[Techtalk] simple mail filtering via whitelist - SOLVED!

Travis Casey efindel at earthlink.net
Sat Mar 6 18:35:57 EST 2004


On Saturday 06 March 2004 08:51, Telsa Gwynne wrote:

> It probably is easy with procmail. If you have used procmail
> before and set up procmail rules before. The syntax is a
> little (okay, hugely!) off-putting the first time.

Yeah, which was my problem:  I've never used procmail before.  And the 
"recipes" that I could find online seemed to keep whitelists as part of the 
procmail configuration.  I'd rather have it in a separate file, so my 
non-techie wife can add entries easily, without having to worry about 
leaving out some punctuation and breaking things.

(Not that I'm even sure that would be a problem with procmail... but just a 
list of addresses in a file would be ideal.)

> I tried to come up with a set of recipes in procmail for
> this and realised a problem: it would have to be based
> on "if it comes from this email address".
>
> Viruses and spams often make up or copy email addresses
> in the hope of being read. And pretend to be addresses from
> an infected computer's address book.

I'm not too worried about that yet; it's a very limited set of people who 
are going to be sending her email, and I'm not using Outlook or Outlook 
Express for her email client -- I'm using The Bat! instead, which doesn't 
do dumb things like automatically run attachments.

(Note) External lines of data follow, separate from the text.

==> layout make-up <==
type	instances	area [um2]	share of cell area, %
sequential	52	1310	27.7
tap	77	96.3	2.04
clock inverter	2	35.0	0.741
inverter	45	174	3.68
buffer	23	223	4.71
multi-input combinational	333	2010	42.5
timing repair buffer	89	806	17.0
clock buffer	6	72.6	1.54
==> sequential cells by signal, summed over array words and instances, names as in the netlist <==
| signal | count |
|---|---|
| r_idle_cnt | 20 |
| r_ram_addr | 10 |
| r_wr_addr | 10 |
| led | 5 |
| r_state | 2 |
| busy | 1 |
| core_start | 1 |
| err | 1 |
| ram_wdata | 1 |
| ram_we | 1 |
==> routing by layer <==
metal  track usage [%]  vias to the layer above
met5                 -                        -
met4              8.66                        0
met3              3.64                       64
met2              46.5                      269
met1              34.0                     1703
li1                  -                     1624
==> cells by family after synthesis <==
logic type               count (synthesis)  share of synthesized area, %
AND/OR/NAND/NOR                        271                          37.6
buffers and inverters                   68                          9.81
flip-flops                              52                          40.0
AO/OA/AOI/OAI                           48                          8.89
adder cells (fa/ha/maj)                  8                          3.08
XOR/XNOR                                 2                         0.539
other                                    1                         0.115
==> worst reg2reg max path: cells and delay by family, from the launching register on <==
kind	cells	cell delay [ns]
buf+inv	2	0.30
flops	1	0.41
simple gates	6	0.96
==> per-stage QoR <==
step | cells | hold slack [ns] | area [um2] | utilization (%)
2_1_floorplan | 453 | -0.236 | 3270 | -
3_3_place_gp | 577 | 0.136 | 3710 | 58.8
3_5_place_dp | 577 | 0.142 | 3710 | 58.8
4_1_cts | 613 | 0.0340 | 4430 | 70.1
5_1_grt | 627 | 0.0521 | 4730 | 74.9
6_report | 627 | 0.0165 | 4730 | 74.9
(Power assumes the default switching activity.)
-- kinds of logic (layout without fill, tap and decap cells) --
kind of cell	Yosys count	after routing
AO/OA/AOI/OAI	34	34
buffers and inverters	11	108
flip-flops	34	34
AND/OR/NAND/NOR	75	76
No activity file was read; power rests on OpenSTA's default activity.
$ cat src/rtl/shift_register.sv
// Circular shift register: synchronous load of a seed, one-position rotate
// left or right per shift pulse. Load takes priority over shift.
module shift_register #(
   parameter int WIDTH = 8
) (
   input  logic             clk,
   input  logic             rst,
   input  logic             load,
   input  logic             shift,
   input  logic             dir,
   input  logic [WIDTH-1:0] data_in,
   output logic [WIDTH-1:0] data_out
);

   logic [WIDTH-1:0] data_q;
   logic [WIDTH-1:0] data_d;

   // Next value: load the seed, rotate by one position, or hold.
   always_comb begin
      data_d = data_q;
      if (load) begin
         data_d = data_in;
      end else if (shift) begin
         if (dir == 1'b1) begin
            data_d = {data_q[0], data_q[WIDTH-1:1]};
         end else begin
            data_d = {data_q[WIDTH-2:0], data_q[WIDTH-1]};
         end
      end else begin
         data_d = data_q;
      end
   end

   // Pattern register with synchronous reset to all zeros.
   always_ff @(posedge clk) begin
      if (rst) begin
         data_q <= {WIDTH{1'b0}};
      end else begin
         data_q <= data_d;
      end
   end

   assign data_out = data_q;

endmodule
--- src/rtl/add_pkg.sv ---
// Shared definitions for the registered adder: default width and the
// two's-complement overflow rule used by the combinational stage.
package add_pkg;

  localparam int ADD_WIDTH_DEF = 32;

  // Overflow occurs when both operands share a sign and the sum's sign differs.
  // Arguments are the sign bits of operand A, operand B and the unsaturated sum.
  function automatic logic add_ovf(input logic a, input logic b, input logic s);
    return (a == b) && (s != a);
  endfunction

endpackage

--- src/rtl/adder_comb.sv ---
// Combinational core of the registered adder: produces the sum, carry-out and
// signed-overflow flag for one operand pair.
// Build option: define ADD_SATURATE_EN to clamp the sum to all-ones on carry-out;
// the flags are computed from the unsaturated sum in both builds.
module adder_comb
  import add_pkg::*;
#(
  parameter int WIDTH = ADD_WIDTH_DEF
) (
  input  logic [WIDTH-1:0] in1,
  input  logic [WIDTH-1:0] in2,
  output logic [WIDTH-1:0] sum,
  output logic             carry,
  output logic             overflow
);

  logic [WIDTH:0] full;

  // Widen by one bit so the carry-out falls out of the addition directly.
  always_comb begin
    full     = {1'b0, in1} + {1'b0, in2};
    carry    = full[WIDTH];
    overflow = add_ovf(in1[WIDTH-1], in2[WIDTH-1], full[WIDTH-1]);
`ifdef ADD_SATURATE_EN
    sum      = full[WIDTH] ? {WIDTH{1'b1}} : full[WIDTH-1:0];
`else
    sum      = full[WIDTH-1:0];
`endif
  end

endmodule

--- src/rtl/adder.sv ---
// Registered unsigned adder with carry-out, signed-overflow and valid strobe.
// One cycle of latency, a new operand pair accepted every cycle.
// Build option: ADD_SATURATE_EN (handled inside adder_comb) saturates the sum.
// WIDTH is intended for the range 2..64.
module adder
  import add_pkg::*;
#(
  parameter int WIDTH = ADD_WIDTH_DEF
) (
  input  logic             clk,
  input  logic             rst_n,
  input  logic             in_valid,
  input  logic [WIDTH-1:0] in1,
  input  logic [WIDTH-1:0] in2,
  output logic             out_valid,
  output logic [WIDTH-1:0] out,
  output logic             carry,
  output logic             overflow
);

  logic [WIDTH-1:0] sum_c;
  logic             carry_c;
  logic             overflow_c;

  logic [WIDTH-1:0] out_d,       out_q;
  logic             carry_d,     carry_q;
  logic             overflow_d,  overflow_q;
  logic             out_valid_d, out_valid_q;

  adder_comb #(
    .WIDTH (WIDTH)
  ) u_comb (
    .in1      (in1),
    .in2      (in2),
    .sum      (sum_c),
    .carry    (carry_c),
    .overflow (overflow_c)
  );

  // Load a new result only when in_valid is high so undriven operands never reach the outputs.
  always_comb begin
    out_valid_d = in_valid;
    out_d       = out_q;
    carry_d     = carry_q;
    overflow_d  = overflow_q;
    if (in_valid) begin
      out_d      = sum_c;
      carry_d    = carry_c;
      overflow_d = overflow_c;
    end
  end

  // Output registers; reset clears everything, discarding any result in flight.
  always_ff @(posedge clk or negedge rst_n) begin
    if (!rst_n) begin
      out_q       <= '0;
      carry_q     <= 1'b0;
      overflow_q  <= 1'b0;
      out_valid_q <= 1'b0;
    end else begin
      out_q       <= out_d;
      carry_q     <= carry_d;
      overflow_q  <= overflow_d;
      out_valid_q <= out_valid_d;
    end
  end

  assign out       = out_q;
  assign carry     = carry_q;
  assign overflow  = overflow_q;
  assign out_valid = out_valid_q;

endmodule
==> config.mk <==
export PLATFORM = sky130hd
export DESIGN_NAME = memr_stream_reader
export DESIGN_NICKNAME = d
export VERILOG_FILES = /design/src/rtl/memr_stream_reader.sv
export SDC_FILE = /design/constraint.sdc
export NUM_CORES = 1
export LEC_CHECK = 0
export CELL_PAD_IN_SITES_DETAIL_PLACEMENT = 2
export CELL_PAD_IN_SITES_GLOBAL_PLACEMENT = 2
export CORE_AREA = 2 2 428 430
export DETAILED_ROUTE_END_ITERATION = 16
export DIE_AREA = 0 0 430 432
export PLACE_DENSITY = 0.67
export SLEW_MARGIN = 20
export SYNTH_ARGS = -nofsm -noshare
export SYNTH_HDL_FRONTEND = slang
export SYNTH_SLANG_ARGS = --single-unit
==> constraint.sdc <==
create_clock -name clk -period 2.97 [get_ports clk]
set_input_delay 0.594 -clock clk [delete_from_list [all_inputs] [get_ports clk]]
set_output_delay 0.594 -clock clk [all_outputs]
set_load 0.02 [all_outputs]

If it does become an issue, I'll probably set up spamassassin and/or an 
antivirus, but that's a future worry.


For right now, I decided to go check the exim website... and discovered that 
exim has its own filtering language built-in, which can be used either to 
create system-level filters or in .forward files.  After a bit of reading 
and experimenting, I created this .forward for her:

-------------------
# Exim filter

if ("${lookup{$sender_address} lsearch {/home/rhianna/white.list}{$value}}" 
is "
OK") then
  finish
else
  deliver efindel at earthlink.net
endif
--------------------

The white.list file is a set of lines, like so:

--------------------
goodaddress1 at whereever.org:OK
goodaddress2 at somewhereelse.com:OK
--------------------

From what I could figure out in the hour or so I spent on it, Exim doesn't 
have a good way to just look in a file and see if a string is in it -- its 
lookups are meant more for translation tables and the like.  Hence the :OK 
after each address.

And that's it.  The "finish" ends the script without delivering anything... 
in which case Exim just does normal delivery.  If the sender isn't in the 
list, then it'll send the mail on to my email.  Nice and simple, and I 
didn't have to install anything new.  :-)

It'd be nice if I didn't need the :OK on each address, but that's not really 
a huge problem.  Worst thing that should happen, if my wife or I puts in 
one and forgets the :OK, is that the mail will still go to me.

Well... thanks to everyone who made suggestions... it was digging through 
the "how to set this up with Exim" for something else that made me go look 
at Exim's site and find out about its own filtering, so it was helpful!

--
       |\      _,,,---,,_     Travis S. Casey  <efindel at earthlink.net>
 ZZzz  /,`.-'`'    -.  ;-;;,_   No one agrees with me.  Not even me.